Earlier, Turnbaugh had shown that when secreted by the gut, βHB counteracts immune activation. This prompted a postdoctoral scholar who was then working in his lab, Margaret Alexander, PhD, to see if the compound could ease the symptoms of MS in mice.
In the new study, which appears Nov. 4 in Cell Reports, the team looked at how the ketone body-rich diet affected mice that were unable to produce βHB in their intestines, and found that their inflammation was more severe.
But when the researchers supplemented their diets with βHB, the mice got better.
To find out how βHB affects the gut microbiome, the team isolated bacteria from the guts of three groups of mice that were fed either the keto diet, a high-fat diet, or the βHB supplemented high-fat diet.
Then, they screened the metabolic products of each group’s distinct microbes in an immune assay and determined that the positive effects of the diet were coming from a member of the Lactobacillus genus: L. murinus.
Two other techniques, genome sequencing and mass spectrometry, confirmed that the L. murinus they found produced indole lactic acid, which is known to affect the immune system.
Finally, the researchers treated the MS mice with either ILA or L. murinus, and their symptoms improved.
Turnbaugh cautioned that the supplement approach still needs to be tested in people with autoimmune disorders.
“The big question now is how much of this will translate into actual patients,” he said. “But I think these results provide hope for the development of a more tolerable alternative to helping those people than asking them stick to a challenging restrictive diet.”
Authors: Additional authors of the study include Margaret Alexander, Vaibhav Upadhyay, Rachel Rock, Lorenzo Ramirez, Kai Trepka, Diego Oreilana, Qi Yan Ang, Caroline Whitty, Jessie Turnbaugh, Darren Dumlao, Renuka Nayak, and John C. Newman of UCSF, Patrycja Puchalska and Peter Crawford of the University of Minnesota, and Yuan Tian and Andrew Patterson Pennsylvania State University.
Funding: This work was funded by the NIH (grants P30 DK063720, R01DK114034, R01HL122593, R01AR074500, R01AT011117, F32AI14745601, K99AI159227, R00AI159227-03, K08HL165106, K08AR073930, R01AG067333, R01DK091538, R01AG069781) and the Damon Runyon Cancer Research Foundation (DRR4216). Turnbaugh is a Chan Zuckerberg Biohub-San Francisco Investigator.
About this multiple sclerosis research news
Author: Robin Marks
Source: UCSF
Contact: Robin Marks – UCSF
Image: The image is credited to Neuroscience News
Original Research: Open access.
“A diet-dependent host metabolite shapes the gut microbiota to protect from autoimmunity” by Peter Turnbaugh et al. Cell Reports
Abstract
A diet-dependent host metabolite shapes the gut microbiota to protect from autoimmunity
Diet can protect from autoimmune disease; however, whether diet acts via the host and/or microbiome remains unclear.

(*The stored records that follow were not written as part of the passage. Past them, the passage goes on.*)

`config.mk`:
```
export PLATFORM = sky130hd
export DESIGN_NAME = twscl_latches
export DESIGN_NICKNAME = d
export VERILOG_FILES = /design/src/shared/twscl_pkg.sv /design/src/shared/twscl_serial_if.sv /design/src/hw/twscl_latches.sv /design/src/hw/twscl_shifter.sv
export SDC_FILE = /design/constraint.sdc
export NUM_CORES = 1
export LEC_CHECK = 0
export BUFFER_PORTS_ARGS = -buffer_cell sky130_fd_sc_hd__clkbuf_2
export CORE_MARGIN = 5
export CORE_UTILIZATION = 35
export CTS_CLUSTER_DIAMETER = 200
export DETAILED_ROUTE_END_ITERATION = 12
export GPL_ROUTABILITY_DRIVEN = 1
export GPL_TIMING_DRIVEN = 0
export REMOVE_ABC_BUFFERS = 1
export SKIP_CTS_REPAIR_TIMING = 1
export SLEW_MARGIN = 30
export SYNTH_ARGS = -nofsm -noshare
export SYNTH_HDL_FRONTEND = slang
export SYNTH_SLANG_ARGS = --single-unit
```
`constraint.sdc`:
```
create_clock -name core_clk_i -period 4.3 [get_ports core_clk_i]
set_input_delay 0.86 -clock core_clk_i [delete_from_list [all_inputs] [get_ports core_clk_i]]
set_output_delay 0.86 -clock core_clk_i [all_outputs]
set_load 0.02 [all_outputs]
```
--- config.mk ---
export PLATFORM = sky130hd
export DESIGN_NAME = cvr_ctrl
export DESIGN_NICKNAME = d
export VERILOG_FILES = /design/src/rtl/cvr_pkg.sv /design/src/rtl/cvr_cmp_if.sv /design/src/rtl/cvr_cmp_chan.sv /design/src/rtl/cvr_ctrl.sv
export SDC_FILE = /design/constraint.sdc
export NUM_CORES = 1
export LEC_CHECK = 0
export BUFFER_PORTS_ARGS = -buffer_cell sky130_fd_sc_hd__buf_2
export CORE_MARGIN = 1.5
export CORE_UTILIZATION = 37
export CTS_BUF_LIST = sky130_fd_sc_hd__clkbuf_4
export CTS_CLUSTER_SIZE = 25
export DETAILED_ROUTE_END_ITERATION = 10
export MAX_ROUTING_LAYER = met4
export PLACE_DENSITY_LB_ADDON = 0.12
export REMOVE_ABC_BUFFERS = 1
export SETUP_SLACK_MARGIN = 0.05
export SLEW_MARGIN = 20
export SYNTH_ARGS = -nofsm -noshare
export SYNTH_HDL_FRONTEND = slang
export SYNTH_SLANG_ARGS = --single-unit
--- constraint.sdc ---
create_clock -name core_clk -period 1.7 [get_ports core_clk]
set_input_delay 0.085 -clock core_clk [delete_from_list [all_inputs] [get_ports core_clk]]
set_output_delay 0.085 -clock core_clk [all_outputs]
set_load 0.005 [all_outputs]
--- src/rtl/cvr_pkg.sv ---
// Purpose: Shared constants for the comparator and reference control block.
// Assumes: Byte-wide registers reached over a plain strobe port.
// Notes: Bit positions are common to both comparator control registers, except bit 4: timer select on A, positive-input alternate on B.
package cvr_pkg;
    // =====================================================================
    // Register map
    // =====================================================================
    localparam int ADDR_W = 2;
    localparam int DATA_W = 8;
    localparam logic [ADDR_W-1:0] ADDR_CMP_A = 2'h0;
    localparam logic [ADDR_W-1:0] ADDR_CMP_B = 2'h1;
    localparam logic [ADDR_W-1:0] ADDR_LADDER = 2'h2;
    localparam logic [DATA_W-1:0] RST_CMP = 8'hff;
    localparam logic [DATA_W-1:0] RST_LADDER = 8'h1f;
    localparam logic [DATA_W-1:0] RD_UNMAPPED = 8'h00;

    // =====================================================================
    // Comparator control fields
    // =====================================================================
    localparam int BIT_RESULT = 7;
    localparam int BIT_ROUTE_N = 6;
    localparam int BIT_NONINV = 5;
    localparam int BIT_A_TIMER_N = 4;
    localparam int BIT_B_POS_ALT = 4;
    localparam int BIT_ON = 3;
    localparam int BIT_NEG_SEL = 2;
    localparam int BIT_POS_SEL = 1;
    localparam int BIT_WAKE_DIS = 0;

    // =====================================================================
    // Reference ladder fields and scaling, in 96ths of supply
    // =====================================================================
    localparam int BIT_L_POWER = 7;
    localparam int BIT_L_PIN_A = 6;
    localparam int BIT_L_PIN_B = 5;
    localparam int BIT_L_LOW = 4;
    localparam int LEVEL_W = 4;
    localparam int CODE_W = 7;
    localparam logic [CODE_W-1:0] LADDER_LOW_STEP = 7'h04;
    localparam logic [CODE_W-1:0] LADDER_HIGH_BASE = 7'h18;
    localparam logic [CODE_W-1:0] LADDER_HIGH_STEP = 7'h03;

    // =====================================================================
    // Analog pin override indices and comparator B positive mux
    // =====================================================================
    localparam int FORCE_W = 4;
    localparam int FORCE_A_POS = 0;
    localparam int FORCE_A_NEG = 1;
    localparam int FORCE_B_POS = 2;
    localparam int FORCE_B_NEG = 3;

    typedef enum logic [1:0] {
        BPOS_OWN_PIN = 2'h0,
        BPOS_A_POS_PIN = 2'h1,
        BPOS_B_NEG_PIN = 2'h3
    } cvr_bpos_t;
endpackage : cvr_pkg

--- src/rtl/cvr_cmp_if.sv ---
// Purpose: Carries one comparator's control and conditioned output.
// Assumes: Control side and channel side share one clock.
// Notes: Channel outputs are all registered.
interface cvr_cmp_if;
    logic on;
    logic noninvert;
    logic route_n;
    logic result;
    logic pin_out;
    logic pin_oe_n;

    modport ctrl_side (
        output on,
        output noninvert,
        output route_n,
        input result,
        input pin_out,
        input pin_oe_n
    );

    modport chan_side (
        input on,
        input noninvert,
        input route_n,
        output result,
        output pin_out,
        output pin_oe_n
    );
endinterface : cvr_cmp_if

--- src/rtl/cvr_cmp_chan.sv ---
// Purpose: Synchronises one comparator output, applies polarity and routing.
// Assumes: The raw comparator level is asynchronous to core_clk.
// Notes: The result holds its last value while the comparator is off.
module cvr_cmp_chan
    import cvr_pkg::*;
(
    input wire logic core_clk,
    input wire logic sys_rst,
    input wire logic raw,
    cvr_cmp_if.chan_side cmp
);
    logic raw_s1_q;
    logic raw_s2_q;
    logic result_q;
    logic result_d;
    logic pin_out_q;
    logic pin_oe_n_q;

    // =====================================================================
    // Input synchroniser
    // =====================================================================
    always_ff @(posedge core_clk or posedge sys_rst) begin
        if (sys_rst) begin
            raw_s1_q <= 1'b1;
            raw_s2_q <= 1'b1;
        end else begin
            raw_s1_q <= raw;
            raw_s2_q <= raw_s1_q;
        end
    end

    // =====================================================================
    // Polarity and pin routing
    // =====================================================================
    always_comb begin
        result_d = cmp.on ? (raw_s2_q ^ ~cmp.noninvert) : result_q;
    end

    always_ff @(posedge core_clk or posedge sys_rst) begin
        if (sys_rst) begin
            result_q <= 1'b1;
        end else begin
            result_q <= result_d;
        end
    end

    // The pin is released while off so the port logic regains it.
    always_ff @(posedge core_clk or posedge sys_rst) begin
        if (sys_rst) begin
            pin_out_q <= 1'b1;
            pin_oe_n_q <= 1'b1;
        end else begin
            pin_out_q <= result_d;
            pin_oe_n_q <= ~(cmp.on & ~cmp.route_n);
        end
    end

    assign cmp.result = result_q;
    assign cmp.pin_out = pin_out_q;
    assign cmp.pin_oe_n = pin_oe_n_q;
endmodule : cvr_cmp_chan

Here, we use a ketogenic diet (KD) as a model to dissect these complex interactions.
A KD rescued the experimental autoimmune encephalomyelitis (EAE) mouse model of multiple sclerosis in a microbiota-dependent fashion. Dietary supplementation with a single KD-dependent host metabolite (β-hydroxybutyrate [βHB]) rescued EAE, whereas transgenic mice unable to produce βHB in the intestine developed more severe disease.
Transplantation of the βHB-shaped gut microbiota was protective. Lactobacillus sequence variants were associated with decreased T helper 17 cell activation in vitro.
Finally, we isolated an L. murinus strain that protected from EAE, which was phenocopied by a Lactobacillus metabolite enriched by βHB supplementation, indole lactate.
Thus, diet alters the immunomodulatory potential of the gut microbiota by shifting host metabolism, emphasizing the utility of taking a more integrative approach to study diet-host-microbiome interactions.